[Opening Exercise material section]

[src/rtl/weight_load_sequencer.sv]
// Weight load sequencer: streams ROWS*COLS weights into the PE weight buffer in
// raster order and keeps a table of faulty PE coordinates for the recompute units.
//
// state  | meaning
// -------+------------------------------------------------------------
// S_IDLE | waiting for start; row[0]/col[0] show fault slot 0
// S_LOAD | accepting stream weights, one buffer write per handshake
// S_DONE | one-cycle terminal state coincident with the final write
module weight_load_sequencer #(
  parameter int ROWS      = 4,
  parameter int COLS      = 4,
  parameter int NUM_RU    = 4,
  parameter int WORD_SIZE = 16
) (
  input  logic                          clk,
  input  logic                          rst_n,
  input  logic                          start,
  input  logic                          w_valid,
  input  logic [WORD_SIZE-1:0]          w_data,
  output logic                          w_ready,
  input  logic                          fault_valid,
  input  logic [ROWS-1:0]               fault_row,
  input  logic [COLS-1:0]               fault_col,
  input  logic                          fault_clear,
  output logic                          we,
  output logic [WORD_SIZE-1:0]          weight,
  output logic [ROWS-1:0]               row [0:NUM_RU-1],
  output logic [COLS-1:0]               col [0:NUM_RU-1],
  output logic                          busy,
  output logic                          done,
  output logic [$clog2(NUM_RU+1)-1:0]   ru_count,
  output logic                          overflow
);

  localparam int CW         = $clog2(NUM_RU+1);
  localparam int ROW_LAST_I = ROWS - 1;
  localparam int COL_LAST_I = COLS - 1;
  localparam int RU_FULL_I  = NUM_RU;
  localparam logic [ROWS-1:0] ROW_LAST = ROW_LAST_I[ROWS-1:0];
  localparam logic [COLS-1:0] COL_LAST = COL_LAST_I[COLS-1:0];
  localparam logic [CW-1:0]   RU_FULL  = RU_FULL_I[CW-1:0];

  typedef enum logic [1:0] {
    S_IDLE = 2'd0,
    S_LOAD = 2'd1,
    S_DONE = 2'd2
  } state_t;

  state_t state, state_nxt;

  logic            hs;
  logic            last_elem;
  logic [ROWS-1:0] nxt_row;
  logic [COLS-1:0] nxt_col;
  logic [ROWS-1:0] wr_row;
  logic [COLS-1:0] wr_col;
  logic [ROWS-1:0] slot_row [0:NUM_RU-1];
  logic [COLS-1:0] slot_col [0:NUM_RU-1];

  assign hs        = w_valid & w_ready;
  assign last_elem = (nxt_row == ROW_LAST) && (nxt_col == COL_LAST);

  always_ff @(posedge clk) begin
    if (!rst_n) state <= S_IDLE;
    else        state <= state_nxt;
  end

  always_comb begin
    state_nxt = state;
    case (state)
      S_IDLE:  if (start) state_nxt = S_LOAD;
      S_LOAD:  if (hs && last_elem) state_nxt = S_DONE;
      S_DONE:  state_nxt = S_IDLE;
      default: state_nxt = S_IDLE;
    endcase
  end

  always_comb begin
    w_ready = 1'b0;
    busy    = 1'b0;
    done    = 1'b0;
    case (state)
      S_LOAD: begin
        w_ready = 1'b1;
        busy    = 1'b1;
      end
      S_DONE: begin
        busy = 1'b1;
        done = 1'b1;
      end
      default: ;
    endcase
  end

  // nxt_* is the address the next handshake will use; wr_* is the address of
  // the element presented to the buffer this cycle (registered with we/weight).
  always_ff @(posedge clk) begin
    if (!rst_n) begin
      nxt_row <= '0;
      nxt_col <= '0;
      wr_row  <= '0;
      wr_col  <= '0;
      we      <= 1'b0;
      weight  <= '0;
    end else begin
      we <= hs;
      if (state == S_IDLE && start) begin
        nxt_row <= '0;
        nxt_col <= '0;
        wr_row  <= '0;
        wr_col  <= '0;
      end else if (hs) begin
        weight <= w_data;
        wr_row <= nxt_row;
        wr_col <= nxt_col;
        if (nxt_col == COL_LAST) begin
          nxt_col <= '0;
          nxt_row <= last_elem ? '0 : nxt_row + 1'b1;
        end else begin
          nxt_col <= nxt_col + 1'b1;
        end
      end
    end
  end

  // Fault table fills in arrival order; clear wins over a same-cycle capture.
  always_ff @(posedge clk) begin
    if (!rst_n || fault_clear) begin
      for (int i = 0; i < NUM_RU; i++) begin
        slot_row[i] <= '0;
        slot_col[i] <= '0;
      end
      ru_count <= '0;
      overflow <= 1'b0;
    end else if (fault_valid) begin
      if (ru_count < RU_FULL) begin
        for (int i = 0; i < NUM_RU; i++) begin
          if (ru_count == CW'(i)) begin
            slot_row[i] <= fault_row;
            slot_col[i] <= fault_col;
          end
        end
        ru_count <= ru_count + 1'b1;
      end else begin
        overflow <= 1'b1;
      end
    end
  end

  always_comb begin
    for (int r = 0; r < NUM_RU; r++) begin
      row[r] = slot_row[r];
      col[r] = slot_col[r];
    end
    if (busy) begin
      row[0] = wr_row;
      col[0] = wr_col;
    end
  end

endmodule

[Closing Exercise material section]

Your instructions — Scan the data above and copy each line containing the word "with".

Exercise result —
// S_DONE | one-cycle terminal state coincident with the final write
  // the element presented to the buffer this cycle (registered with we/weight).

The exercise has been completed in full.